New Delhi, Apr 4 Essar Oil’s expansion of its Vadinar refinery in Gujarat to 18 million tons this year will help the firm turn wider variety of crudes into fuel, lifting its margins, JP Morgan said in a research note on the company.

Essar is expected to complete the first phase of its refinery expansion project in Q2 of 2011-12 fiscal, with capacity rising from about 14 million tons currently to 18 million tons.

Post the expansion to 18 million tons (and then to 20 million tons in FY13/14), Essar Oil’s refinery Nelson Complexity Index will rise to 11.8 (from 6.1) with addition of significant secondary processing capacity — enabling it to capitalise on structurally strong diesel spreads.

“More importantly, the complexity of the refinery will rise from 6.1 to 11.8, significantly boosting Essar Oil’s ability to process tougher crudes, and achieve a more desirable product slate,” it said.

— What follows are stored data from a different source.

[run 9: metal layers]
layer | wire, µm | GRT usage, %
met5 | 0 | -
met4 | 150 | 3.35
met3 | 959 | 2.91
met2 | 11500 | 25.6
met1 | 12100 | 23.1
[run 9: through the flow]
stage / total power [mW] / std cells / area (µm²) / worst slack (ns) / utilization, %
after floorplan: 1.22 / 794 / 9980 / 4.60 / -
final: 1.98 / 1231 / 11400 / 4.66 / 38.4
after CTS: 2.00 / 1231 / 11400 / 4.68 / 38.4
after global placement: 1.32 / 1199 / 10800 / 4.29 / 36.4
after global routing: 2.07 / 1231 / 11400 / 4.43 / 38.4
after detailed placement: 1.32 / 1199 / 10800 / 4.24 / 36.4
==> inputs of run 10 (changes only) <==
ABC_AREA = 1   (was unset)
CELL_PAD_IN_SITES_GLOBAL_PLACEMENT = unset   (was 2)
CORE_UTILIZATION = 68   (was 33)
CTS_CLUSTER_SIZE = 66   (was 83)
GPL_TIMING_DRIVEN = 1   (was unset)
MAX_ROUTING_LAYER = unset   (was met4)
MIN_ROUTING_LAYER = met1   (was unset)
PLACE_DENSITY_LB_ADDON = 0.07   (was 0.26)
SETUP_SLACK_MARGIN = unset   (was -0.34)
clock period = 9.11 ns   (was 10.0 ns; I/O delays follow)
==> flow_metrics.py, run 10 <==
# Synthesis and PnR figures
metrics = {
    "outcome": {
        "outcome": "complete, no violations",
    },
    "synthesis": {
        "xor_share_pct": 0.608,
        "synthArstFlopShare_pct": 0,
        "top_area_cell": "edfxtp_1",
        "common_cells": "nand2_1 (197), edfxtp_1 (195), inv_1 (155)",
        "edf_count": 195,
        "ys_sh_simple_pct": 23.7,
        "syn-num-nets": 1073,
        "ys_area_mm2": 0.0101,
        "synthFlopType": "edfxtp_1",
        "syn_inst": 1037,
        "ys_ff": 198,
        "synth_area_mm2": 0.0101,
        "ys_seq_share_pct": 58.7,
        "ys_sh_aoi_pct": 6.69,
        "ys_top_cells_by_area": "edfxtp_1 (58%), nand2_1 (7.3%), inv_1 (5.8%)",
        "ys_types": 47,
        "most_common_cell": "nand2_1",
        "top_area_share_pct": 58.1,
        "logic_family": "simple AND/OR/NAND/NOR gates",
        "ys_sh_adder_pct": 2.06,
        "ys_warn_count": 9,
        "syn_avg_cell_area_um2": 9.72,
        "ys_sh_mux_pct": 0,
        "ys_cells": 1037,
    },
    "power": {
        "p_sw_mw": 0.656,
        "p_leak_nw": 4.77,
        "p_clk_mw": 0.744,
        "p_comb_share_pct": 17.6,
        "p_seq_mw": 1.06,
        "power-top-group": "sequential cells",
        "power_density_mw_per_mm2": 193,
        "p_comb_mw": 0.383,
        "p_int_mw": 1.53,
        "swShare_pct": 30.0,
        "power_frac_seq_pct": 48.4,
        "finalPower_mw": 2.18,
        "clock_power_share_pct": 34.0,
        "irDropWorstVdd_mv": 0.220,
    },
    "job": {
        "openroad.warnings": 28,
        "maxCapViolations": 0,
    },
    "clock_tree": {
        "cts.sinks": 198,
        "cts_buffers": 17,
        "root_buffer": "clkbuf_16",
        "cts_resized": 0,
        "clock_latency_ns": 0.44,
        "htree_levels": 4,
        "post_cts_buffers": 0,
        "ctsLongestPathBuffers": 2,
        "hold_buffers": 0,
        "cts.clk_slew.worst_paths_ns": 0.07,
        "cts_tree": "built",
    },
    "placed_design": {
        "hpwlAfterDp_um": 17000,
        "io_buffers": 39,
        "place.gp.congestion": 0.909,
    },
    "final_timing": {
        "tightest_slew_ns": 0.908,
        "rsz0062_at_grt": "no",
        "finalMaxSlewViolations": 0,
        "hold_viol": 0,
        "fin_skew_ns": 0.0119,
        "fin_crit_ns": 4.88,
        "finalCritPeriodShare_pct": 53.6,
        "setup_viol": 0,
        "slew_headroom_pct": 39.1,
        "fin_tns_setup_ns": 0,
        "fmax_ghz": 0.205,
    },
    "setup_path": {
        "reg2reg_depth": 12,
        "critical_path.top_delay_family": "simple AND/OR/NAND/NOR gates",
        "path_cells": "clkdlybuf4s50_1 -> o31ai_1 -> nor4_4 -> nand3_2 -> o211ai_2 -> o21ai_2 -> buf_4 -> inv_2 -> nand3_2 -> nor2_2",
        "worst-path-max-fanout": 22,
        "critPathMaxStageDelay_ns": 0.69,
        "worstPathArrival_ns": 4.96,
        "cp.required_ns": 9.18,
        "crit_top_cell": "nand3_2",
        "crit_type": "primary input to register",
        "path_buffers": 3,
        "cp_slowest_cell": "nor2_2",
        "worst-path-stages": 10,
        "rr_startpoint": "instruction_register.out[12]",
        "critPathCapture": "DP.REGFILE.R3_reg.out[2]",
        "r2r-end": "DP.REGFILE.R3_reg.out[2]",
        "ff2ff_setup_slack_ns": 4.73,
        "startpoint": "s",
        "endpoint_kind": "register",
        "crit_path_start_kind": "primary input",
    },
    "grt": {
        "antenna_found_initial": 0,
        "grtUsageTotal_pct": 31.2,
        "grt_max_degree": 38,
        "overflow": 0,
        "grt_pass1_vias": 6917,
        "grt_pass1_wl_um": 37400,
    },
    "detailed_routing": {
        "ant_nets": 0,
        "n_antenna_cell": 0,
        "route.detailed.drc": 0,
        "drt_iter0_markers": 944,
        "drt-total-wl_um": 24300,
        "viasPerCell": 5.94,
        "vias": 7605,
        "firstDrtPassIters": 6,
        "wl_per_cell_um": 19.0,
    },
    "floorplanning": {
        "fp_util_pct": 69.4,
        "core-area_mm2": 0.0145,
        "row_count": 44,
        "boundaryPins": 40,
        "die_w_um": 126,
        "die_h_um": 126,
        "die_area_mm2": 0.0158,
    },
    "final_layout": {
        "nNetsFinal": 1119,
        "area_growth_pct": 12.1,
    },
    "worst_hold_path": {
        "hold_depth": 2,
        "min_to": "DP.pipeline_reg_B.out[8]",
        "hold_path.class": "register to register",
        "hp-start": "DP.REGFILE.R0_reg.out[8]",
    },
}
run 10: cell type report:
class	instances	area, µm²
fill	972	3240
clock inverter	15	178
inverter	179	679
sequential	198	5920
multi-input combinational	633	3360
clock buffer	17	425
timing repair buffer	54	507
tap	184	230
// main
module main(clk, rst, ena, state_0, cells);
parameter N = 16;  
parameter M = N + 2;  
input wire clk;
input wire rst;
input wire ena;
input wire [N*N-1:0] state_0;
output logic [N*N-1:0] cells;
wire [M*M-1:0] bordered_cells_q;  
wire [M*M-1:0] bordered_cells_d;
logic [M*M-1:0] bordered_cells_0;  
function int cell_index(int i, int j);
  cell_index = M*j + i;
endfunction
generate
  genvar i;
  genvar j;
  for (i = 0; i < M; i = i + 1) begin : cells_x
    for (j = 0; j < M; j = j + 1) begin : cells_y
      if ( (i > 0) && (i < (M-1)) && (j > 0) && (j < (M-1)) ) begin
        assign bordered_cells_0[cell_index(i, j)] = state_0[N*(j-1) + (i-1)];
        conway_cell CELL(
          .clk(clk), .rst(rst), .ena(ena),
          .neighbors({
            bordered_cells_q[cell_index(i-1, j-1)],
            bordered_cells_q[cell_index(i-1, j  )],
            bordered_cells_q[cell_index(i-1, j+1)],
            bordered_cells_q[cell_index(i  , j+1)],
            bordered_cells_q[cell_index(i+1, j+1)],
            bordered_cells_q[cell_index(i+1, j  )],
            bordered_cells_q[cell_index(i+1, j-1)],
            bordered_cells_q[cell_index(i  , j-1)]
          }),
          .state_0(bordered_cells_0[cell_index(i, j)]),
          .state_d(bordered_cells_d[cell_index(i, j)]),
          .state_q(bordered_cells_q[cell_index(i, j)])
        );
      end else begin  
        assign bordered_cells_0[cell_index(i,j)] = 1'b0;
        assign bordered_cells_q[cell_index(i,j)] = bordered_cells_0[cell_index(i,j)];
        assign bordered_cells_d[cell_index(i,j)] = 0;
      end
    end
  end
  for (i = 0; i < N; i = i + 1) begin : unborder
    always_comb begin
        cells[N*(i+1)-1:N*i] = bordered_cells_q[M*(i+2)-2:M*(i+1)+1];
    end
  end
endgenerate
endmodule
Size: about 5,000 cells after synthesis, ~0.050 mm² of cells after synthesis.
make LEC_CHECK=0 CAP_MARGIN=30 CORE_MARGIN=2 CORE_UTILIZATION=68 CTS_CLUSTER_DIAMETER=30 CTS_CLUSTER_SIZE=34 MAX_ROUTING_LAYER=met4 MIN_ROUTING_LAYER=met1 SLEW_MARGIN=20 finish   # period 3.24 ns
run.sh (not shown) runs the stock make flow with config.mk's settings and CLKGATE_MAP_FILE=.
The first run never finished: it broke off in 5_1_grt.
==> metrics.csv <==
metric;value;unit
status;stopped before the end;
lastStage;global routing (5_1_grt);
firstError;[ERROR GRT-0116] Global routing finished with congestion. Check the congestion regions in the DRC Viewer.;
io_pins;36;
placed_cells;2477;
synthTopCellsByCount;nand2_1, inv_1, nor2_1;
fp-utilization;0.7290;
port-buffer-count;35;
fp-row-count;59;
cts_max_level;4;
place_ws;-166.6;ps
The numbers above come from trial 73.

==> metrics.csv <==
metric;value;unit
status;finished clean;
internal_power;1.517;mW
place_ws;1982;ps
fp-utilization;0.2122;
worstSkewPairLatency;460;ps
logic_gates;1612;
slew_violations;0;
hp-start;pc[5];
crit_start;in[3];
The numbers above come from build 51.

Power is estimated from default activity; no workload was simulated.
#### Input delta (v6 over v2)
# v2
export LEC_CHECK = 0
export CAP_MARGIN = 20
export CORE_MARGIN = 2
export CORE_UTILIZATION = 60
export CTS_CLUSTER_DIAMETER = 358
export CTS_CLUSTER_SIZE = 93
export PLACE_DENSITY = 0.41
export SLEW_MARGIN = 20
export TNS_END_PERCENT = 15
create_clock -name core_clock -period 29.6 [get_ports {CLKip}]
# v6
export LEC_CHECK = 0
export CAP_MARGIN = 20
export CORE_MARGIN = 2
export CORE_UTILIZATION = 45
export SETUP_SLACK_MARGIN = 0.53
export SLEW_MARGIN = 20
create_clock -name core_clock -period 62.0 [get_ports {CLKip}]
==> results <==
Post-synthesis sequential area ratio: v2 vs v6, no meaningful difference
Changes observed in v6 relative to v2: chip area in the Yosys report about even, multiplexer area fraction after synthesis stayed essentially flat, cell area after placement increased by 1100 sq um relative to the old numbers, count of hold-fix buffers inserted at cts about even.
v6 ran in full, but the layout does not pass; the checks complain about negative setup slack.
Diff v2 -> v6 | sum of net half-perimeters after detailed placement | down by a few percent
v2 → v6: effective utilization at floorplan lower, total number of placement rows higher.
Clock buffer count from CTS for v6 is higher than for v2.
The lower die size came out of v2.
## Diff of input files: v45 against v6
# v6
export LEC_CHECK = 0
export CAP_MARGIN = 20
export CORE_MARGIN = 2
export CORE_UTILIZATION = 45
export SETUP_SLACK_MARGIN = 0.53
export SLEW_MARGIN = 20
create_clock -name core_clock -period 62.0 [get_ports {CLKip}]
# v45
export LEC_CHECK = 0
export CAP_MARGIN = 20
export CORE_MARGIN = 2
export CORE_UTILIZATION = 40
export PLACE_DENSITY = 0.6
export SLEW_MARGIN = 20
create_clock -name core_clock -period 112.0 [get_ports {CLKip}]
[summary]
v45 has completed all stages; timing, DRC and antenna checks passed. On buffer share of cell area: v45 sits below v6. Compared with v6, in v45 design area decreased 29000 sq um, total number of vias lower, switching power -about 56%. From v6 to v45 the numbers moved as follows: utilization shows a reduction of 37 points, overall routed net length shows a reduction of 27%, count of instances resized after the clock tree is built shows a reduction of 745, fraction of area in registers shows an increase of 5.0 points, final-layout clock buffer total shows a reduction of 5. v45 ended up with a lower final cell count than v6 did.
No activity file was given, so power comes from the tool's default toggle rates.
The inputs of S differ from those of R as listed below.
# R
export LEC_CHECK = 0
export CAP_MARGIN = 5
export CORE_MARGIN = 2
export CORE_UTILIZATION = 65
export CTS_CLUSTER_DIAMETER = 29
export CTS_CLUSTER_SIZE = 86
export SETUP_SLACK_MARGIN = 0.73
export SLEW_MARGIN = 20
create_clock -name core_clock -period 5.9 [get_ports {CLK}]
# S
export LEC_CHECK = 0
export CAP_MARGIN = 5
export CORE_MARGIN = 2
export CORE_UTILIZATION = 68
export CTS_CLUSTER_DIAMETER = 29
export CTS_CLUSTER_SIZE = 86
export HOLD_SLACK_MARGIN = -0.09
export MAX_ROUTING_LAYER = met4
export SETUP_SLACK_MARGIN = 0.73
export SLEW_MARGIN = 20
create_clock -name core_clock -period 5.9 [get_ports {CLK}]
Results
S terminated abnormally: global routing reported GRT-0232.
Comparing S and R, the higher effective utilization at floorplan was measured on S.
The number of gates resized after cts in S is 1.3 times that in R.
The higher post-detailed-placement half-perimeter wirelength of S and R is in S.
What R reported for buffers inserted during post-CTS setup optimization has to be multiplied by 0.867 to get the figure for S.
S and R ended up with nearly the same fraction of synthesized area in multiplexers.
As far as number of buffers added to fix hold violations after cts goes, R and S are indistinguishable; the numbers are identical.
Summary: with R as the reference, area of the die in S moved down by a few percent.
## non_restoring_divider
module non_restoring_divider #(
    parameter DATA_WIDTH = 32
) (
    input  logic                    clk_i,
    input  logic                    clk_en_i,
    input  logic                    rst_n_i,
    input  logic [DATA_WIDTH - 1:0] dividend_i,
    input  logic [DATA_WIDTH - 1:0] divisor_i,
    input  logic                    data_valid_i,
    output logic [DATA_WIDTH - 1:0] quotient_o,
    output logic [DATA_WIDTH - 1:0] remainder_o,
    output logic                    divide_by_zero_o,
    output logic                    data_valid_o,
    output logic                    idle_o
);
clock: 4.58 ns
lec_check: 0
abc_area: 1
cap_margin: 20
core_margin: 2
core_utilization: 72
cts_cluster_diameter: 361
cts_cluster_size: 97
place_density_lb_addon: 0.0
setup_slack_margin: 1.3
slew_margin: 20
tns_end_percent: 10
run.sh (not shown) runs the stock make flow with config.mk's settings and CLKGATE_MAP_FILE=.
The baseline did not get past global routing, error DPL-0038.
Change:
Settings changed: CTS_CLUSTER_DIAMETER 361 to 280, PLACE_DENSITY_LB_ADDON 0.0 to unset, SETUP_SLACK_MARGIN 1.3 to unset.
Clock period 4.58 ns to 4.5 ns, I/O delays scaled along.
Result: This time the run went through all stages and came out clean. Synthesized cell count stays the same. Area after synthesis stays the same. Die area stays the same.
Change:
Settings changed: ABC_AREA 1 to unset, CTS_CLUSTER_DIAMETER 280 to 134, SETUP_SLACK_MARGIN set to 1.3.
Clock period 4.5 ns to 4.58 ns, I/O delays scaled along.
Effect:
- This time the run never finished: it broke off in global routing
- area after synthesis fell by 19%
- die size shrinks by 18%
- synthesized cell count decreases by 44%
Change:
Settings changed: CORE_UTILIZATION 72 to 58, CTS_CLUSTER_DIAMETER 134 to unset, CTS_CLUSTER_SIZE 97 to unset, SETUP_SLACK_MARGIN 1.3 to unset, TNS_END_PERCENT 10 to unset.
Clock period 4.58 ns to 4.19 ns, I/O delays scaled along.
The new run finished with negative setup slack left. Die area increases by 23%. Area after synthesis stays the same. Synthesized cell count is unchanged.

Starting RTL as in the previous note.
==> flow/design.v (excerpt) <==
module non_restoring_divider #(
    parameter DATA_WIDTH = 32
) (
    input  logic                    clk_i,
    input  logic                    clk_en_i,
    input  logic                    rst_n_i,
    input  logic [DATA_WIDTH - 1:0] dividend_i,
    input  logic [DATA_WIDTH - 1:0] divisor_i,
    input  logic                    data_valid_i,
    output logic [DATA_WIDTH - 1:0] quotient_o,
    output logic [DATA_WIDTH - 1:0] remainder_o,
    output logic                    divide_by_zero_o,
    output logic                    data_valid_o,
    output logic                    idle_o
);
    localparam COUNTER_WIDTH = $clog2(DATA_WIDTH);
    typedef enum logic [1:0] {IDLE, DIVIDE, RESTORE} fsm_state_t;
    typedef struct packed {
        logic                    rem_sign;
        logic [DATA_WIDTH - 1:0] remainder;
        logic [DATA_WIDTH - 1:0] quotient;
    } result_t;
    fsm_state_t state_CRT, state_NXT;
        always_ff @(posedge clk_i) begin : state_register
            if (!rst_n_i) begin
                state_CRT <= IDLE;
            end else if (clk_en_i) begin
                state_CRT <= state_NXT;
            end
  ...
make LEC_CHECK=0 CAP_MARGIN=0 CELL_PAD_IN_SITES_DETAIL_PLACEMENT=2 CELL_PAD_IN_SITES_GLOBAL_PLACEMENT=2 CORE_ASPECT_RATIO=1.17 CORE_MARGIN=5 CORE_UTILIZATION=52 CTS_CLUSTER_SIZE=70 GPL_ROUTABILITY_DRIVEN=0 GPL_TIMING_DRIVEN=0 MAX_ROUTING_LAYER=met4 MIN_ROUTING_LAYER=met2 PLACE_DENSITY=0.7 SETUP_SLACK_MARGIN=1.2 SLEW_MARGIN=10 finish   # period 5.21 ns
The starting point did not get past global placement.
Rerun with:
Settings changed: CAP_MARGIN 0 to 20, CELL_PAD_IN_SITES_DETAIL_PLACEMENT 2 to unset, CELL_PAD_IN_SITES_GLOBAL_PLACEMENT 2 to unset, CORE_ASPECT_RATIO 1.17 to unset, CORE_MARGIN 5 to 2, CTS_CLUSTER_SIZE 70 to unset, GPL_ROUTABILITY_DRIVEN 0 to unset, GPL_TIMING_DRIVEN 0 to unset, MAX_ROUTING_LAYER met4 to unset, MIN_ROUTING_LAYER met2 to unset, PLACE_DENSITY 0.7 to unset, SETUP_SLACK_MARGIN 1.2 to unset, SLEW_MARGIN 10 to 20.
Clock period 5.21 ns to 4.58 ns, I/O delays scaled along.
What happened: The new run produced a clean layout; area after synthesis is unchanged; die area fell by 8.5%; synthesized cell count does not change.
Rerun with:
Settings changed: CORE_UTILIZATION 52 to 68, CTS_CLUSTER_SIZE set to 36, HOLD_SLACK_MARGIN set to -0.04.
Clock period 4.58 ns to 4.19 ns, I/O delays scaled along.
Result: Now the flow completed and failed the layout checks on negative setup slack; setup slack loses 0.32 ns; utilization went up by 25 points; final cell count went up by 0.39%; synthesized area is unchanged.
Rerun with:
Settings changed: CORE_UTILIZATION 68 to 72, CTS_CLUSTER_DIAMETER set to 45, PLACE_DENSITY_LB_ADDON set to 0.25.
=>
- This time the run never finished: it broke off in global routing on DPL-0038
- synthesized area does not change
- die size drops by 5.4%
- synthesized cell count stays the same
Rerun with:
Settings changed: CORE_UTILIZATION 72 to 38, CTS_CLUSTER_DIAMETER 45 to unset, CTS_CLUSTER_SIZE 36 to 60, HOLD_SLACK_MARGIN -0.04 to unset, PLACE_DENSITY_LB_ADDON 0.25 to unset.
Clock period 4.19 ns to 6.0 ns, I/O delays scaled along.
The new run finished clean.
Die size increases by about 90%.
Synthesized area does not change.
Synthesized cell count does not change.
==> inputs of wip/yarrow <==
==> flow/design.v <==
`timescale 1ns / 1ps
module booth(
    input clk,
    input load,
    input reset,
    input [31:0] M,  
    input [31:0] Q,  
    output reg [63:0] P,  
    output done           
    );
    reg signed [63:0] A;                
    reg signed [31:0] Q_temp;            
    reg signed [31:0] M_temp;            
    reg [4:0] Count;                       
    reg Q_minus_one;                     
    always @(posedge clk)
    begin
        if (reset == 1) 
        begin
            A = 64'b0;
            Q_minus_one = 0;
            P = 64'b0;
            Q_temp = 32'b0;
            M_temp = 32'b0;
            Count = 5'd16;
        end
        else if (load == 1)
        begin
            Q_temp = Q;
            M_temp = M;
            A = 64'b0;    
            Q_minus_one = 0;  
            Count = 5'd16;    
        end
        else if (Count > 5'd0)
        begin
            case ({Q_temp[1:0], Q_minus_one})
                3'b000, 3'b111:   
                    begin
                    end
                3'b001, 3'b010:   
                    begin
                        A = A + {{32{M_temp[31]}}, M_temp};
                    end
                3'b011:   
                    begin
                        A = A + ({{32{M_temp[31]}}, M_temp} << 1); 
                    end
                3'b100:   
                    begin
                        A = A - ({{32{M_temp[31]}}, M_temp} << 1); 
                    end
                3'b101, 3'b110:   
                    begin
                        A = A - {{32{M_temp[31]}}, M_temp}; 
                    end
            endcase
            Q_minus_one = Q_temp[1];
            Q_temp = {A[1:0], Q_temp[31:2]};   
            A = {A[63], A[63:2]};   
            Count = Count - 1'b1;
        end
        else
        begin
            Count = 5'b0;
        end
        P = {A[31:0], Q_temp};
    end
    assign done = (Count == 5'd0);
endmodule
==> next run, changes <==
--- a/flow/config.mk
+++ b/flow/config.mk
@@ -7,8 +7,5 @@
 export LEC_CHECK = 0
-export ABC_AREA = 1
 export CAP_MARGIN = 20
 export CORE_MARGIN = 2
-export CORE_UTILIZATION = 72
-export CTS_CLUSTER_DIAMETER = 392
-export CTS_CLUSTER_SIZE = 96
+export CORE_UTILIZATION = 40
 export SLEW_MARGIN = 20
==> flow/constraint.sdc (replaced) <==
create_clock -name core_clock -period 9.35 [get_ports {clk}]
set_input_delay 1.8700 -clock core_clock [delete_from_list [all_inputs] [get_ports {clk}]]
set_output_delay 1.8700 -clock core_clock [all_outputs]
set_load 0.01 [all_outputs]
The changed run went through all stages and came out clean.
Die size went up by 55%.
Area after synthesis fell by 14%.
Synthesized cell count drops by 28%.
==> flow/design.v (excerpt) <==
module buck_v1_0 #(
  parameter model_data_width = 25,
  parameter model_decimal_width = 16
)(
  input aclk, 
  input resetn, 
  input clock_enable,
  input pwm, 
  input signed [model_data_width-1:0] input_voltage,
  input signed [model_data_width-1:0] period_inductor,
  input signed [model_data_width-1:0] period_capacitor,
  input signed [model_data_width-1:0] inverse_resistor,
  output reg signed [model_data_width-1:0] inductor_current,
  output signed [model_data_width-1:0] capacitor_current,
  output signed [model_data_width-1:0] output_current,
  output reg signed [model_data_width-1:0] output_voltage  
);
Settings: LEC_CHECK=0, ABC_AREA=1, CAP_MARGIN=20, CORE_ASPECT_RATIO=0.5, CORE_MARGIN=2, CORE_UTILIZATION=69, CTS_CLUSTER_DIAMETER=291, CTS_CLUSTER_SIZE=100, PLACE_DENSITY=0.35, SETUP_SLACK_MARGIN=4.45, SLEW_MARGIN=40, TNS_END_PERCENT=5; clock period 20.0 ns.
run.sh (not shown) runs the stock make flow with config.mk's settings and CLKGATE_MAP_FILE=.
==> next run, changes <==
Settings changed: ABC_AREA 1 to 0, CORE_UTILIZATION 69 to 72, CTS_CLUSTER_DIAMETER 291 to 362, HOLD_SLACK_MARGIN from default to 0.29, SETUP_SLACK_MARGIN 4.45 to 1.49, SLEW_MARGIN 40 to 20.
Clock period 20.0 ns to 14.5 ns, I/O delays scaled along.
Result: This time the run finished with negative setup slack left; worst hold slack degrades by 0.035 ns; core utilization increases by 5.5 points; wire length came out lower by 12%.
==> next run, changes <==
Settings changed: ABC_AREA 0 to default, CORE_ASPECT_RATIO 0.5 to default, CORE_UTILIZATION 72 to 40, CTS_CLUSTER_DIAMETER 362 to default, CTS_CLUSTER_SIZE 100 to default, HOLD_SLACK_MARGIN 0.29 to default, PLACE_DENSITY 0.35 to default, SETUP_SLACK_MARGIN 1.49 to default, TNS_END_PERCENT 5 to default.
Clock period 14.5 ns to 25.4 ns, I/O delays scaled along.
Outcome: With this change the flow finished with timing, DRC and antenna clean. Routed wire length drops by 6.6%. First-iteration DRC count drops by 40%. Setup slack improves by 6.5 ns. Register-to-register slack improves by 9.5 ns. Area after synthesis is unchanged. Sequential share of layout area climbs by 0.13 points. Synthesized cell count stays the same. Via count drops by 11%. Clock-buffer cell count drops by 1. Cell count climbs by 2.6%.
==> next run, changes <==
Settings changed: CORE_ASPECT_RATIO from default to 0.5, CTS_CLUSTER_SIZE from default to 11.
Clock period 25.4 ns to 28.0 ns, I/O delays scaled along.
The new run completed with no timing, DRC or antenna violations.
Wire length falls by 2.5%.
First-iteration DRC count rises by 12%.
Register-to-register slack is better by 1.9 ns.
Hold slack is better by 0.018 ns.
Global-route usage falls by 0.61 points.
Die area is about the same.
==> next run, changes <==
Settings changed: CELL_PAD_IN_SITES_GLOBAL_PLACEMENT from default to 2, CORE_ASPECT_RATIO 0.5 to default, CORE_MARGIN 2 to 10, CTS_CLUSTER_SIZE 11 to default, GPL_TIMING_DRIVEN from default to 0.
Outcome: Hold slack is better by 0.011 ns; non-clock buffer count came out higher by 216; sequential share of layout area stays flat; final area goes up by 0.44%; final cell count rises by 2.1%; via count is higher by 2.0%; setup slack got worse by 1.4 ns.

========
buck_v1_0 again, from the RTL that the note above started with.
export LEC_CHECK = 0
export ABC_AREA = 1
export CAP_MARGIN = 20
export CELL_PAD_IN_SITES_GLOBAL_PLACEMENT = 2
export CORE_MARGIN = 10
export CORE_UTILIZATION = 40
export CTS_CLUSTER_DIAMETER = 391
export GPL_TIMING_DRIVEN = 1
export MAX_ROUTING_LAYER = met4
export SLEW_MARGIN = 15
create_clock -name core_clock -period 28.0 [get_ports {aclk}]
The starting point produced a clean layout.
Next try:
Settings changed: ABC_AREA 1 to default, CELL_PAD_IN_SITES_GLOBAL_PLACEMENT 2 to default, CORE_MARGIN 10 to 2, CORE_UTILIZATION 40 to 72, CTS_CLUSTER_DIAMETER 391 to 155, GPL_TIMING_DRIVEN 1 to default, SLEW_MARGIN 15 to 20.
Clock period 28.0 ns to 18.3 ns, I/O delays scaled along.
After rerunning: This time the run reached the layout checks and failed them: setup timing. Design area is higher by 3.4%. Global-route usage rises by 15 points. Area after synthesis shrinks by 4.0%. Routed wire length went down by 25%. Non-clock buffer count rises by 513. First-iteration DRC count grows by 15%. Setup slack is worse by 5300 ps.
Next try:
Settings changed: CORE_UTILIZATION 72 to 68, CTS_CLUSTER_DIAMETER 155 to 364, CTS_CLUSTER_SIZE from default to 41, MAX_ROUTING_LAYER met4 to default.
Clock period 18.3 ns to 17.2 ns, I/O delays scaled along.
Result:
- The new run completed and failed the layout checks on setup timing
- hold slack barely changes
- sequential share of layout area is about the same
- routed wire length decreases by 1.9%
- die area is higher by about 6%
- final cell count rose by 1.1%
Next try:
Settings changed: CAP_MARGIN 20 to 10, CORE_UTILIZATION 68 to 70, HOLD_SLACK_MARGIN from default to -0.08, SETUP_SLACK_MARGIN from default to -1.34.
Clock period 17.2 ns to 13.7 ns, I/O delays scaled along.
The changed run completed and failed the layout checks on setup timing.
Flip-flop count is unchanged.
Cell count grows by 1.0%.
Register-to-register slack got worse by 3700 ps.
Via count is higher by 0.99%.
Design area stays flat.
Global-route usage rose by 1.2 points.
Worst setup slack loses 3500 ps.
First-iteration DRC count climbs by 5.1%.
Routed wire length came out lower by 1.3%.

Widening light-heavy crude differentials would benefit the firm going forward, aiding it to earn a greater premium over benchmark regional gross refinery margins (GRMs).

“We expect Essar Oil GRMs to average USD 8.5 per cent over FY12-13, as the company benefits from added high value product sales and takes advantage of light-heavy crude differentials,” it said.

An increase in Nelson complexity allows a refinery to process a wider variety of crudes, and allows the refiner the opportunity to optimise its product slate, increasing production of higher value light and middle distillates.

“With an increase in complexity from 6.1 to 11.8, Essar Oil will optimize production of diesel and gasoline — leading to an increase in GRMs from the average of $5—6 per barrel in the past to about $8.5 a barrel post the expansion,” JPMorgan said.

Essar’s Vadinar refinery currently processes about 30,000 barrels per day of crude from Cairn India’s Mangala field in Rajasthan. “Post the refinery expansion, the refinery would be able to process 60,000 bpd of Mangala crude. This would allow the company to save on transportation costs and taxes adding about $0.5—1 per barrel to GRMs.”

The company expects to commence commercial sales of coal bed methane (CBM) gas from the Raniganj field in West Bengal this month. “At a plateau production of 3.5 million standard cubic meters per day for 12 years, we estimate an NPV of $270 million for this asset,” JP Morgan said.

“We upgrade Essar Oil to Overweight, with a March 2012 price target of Rs 160,” it added.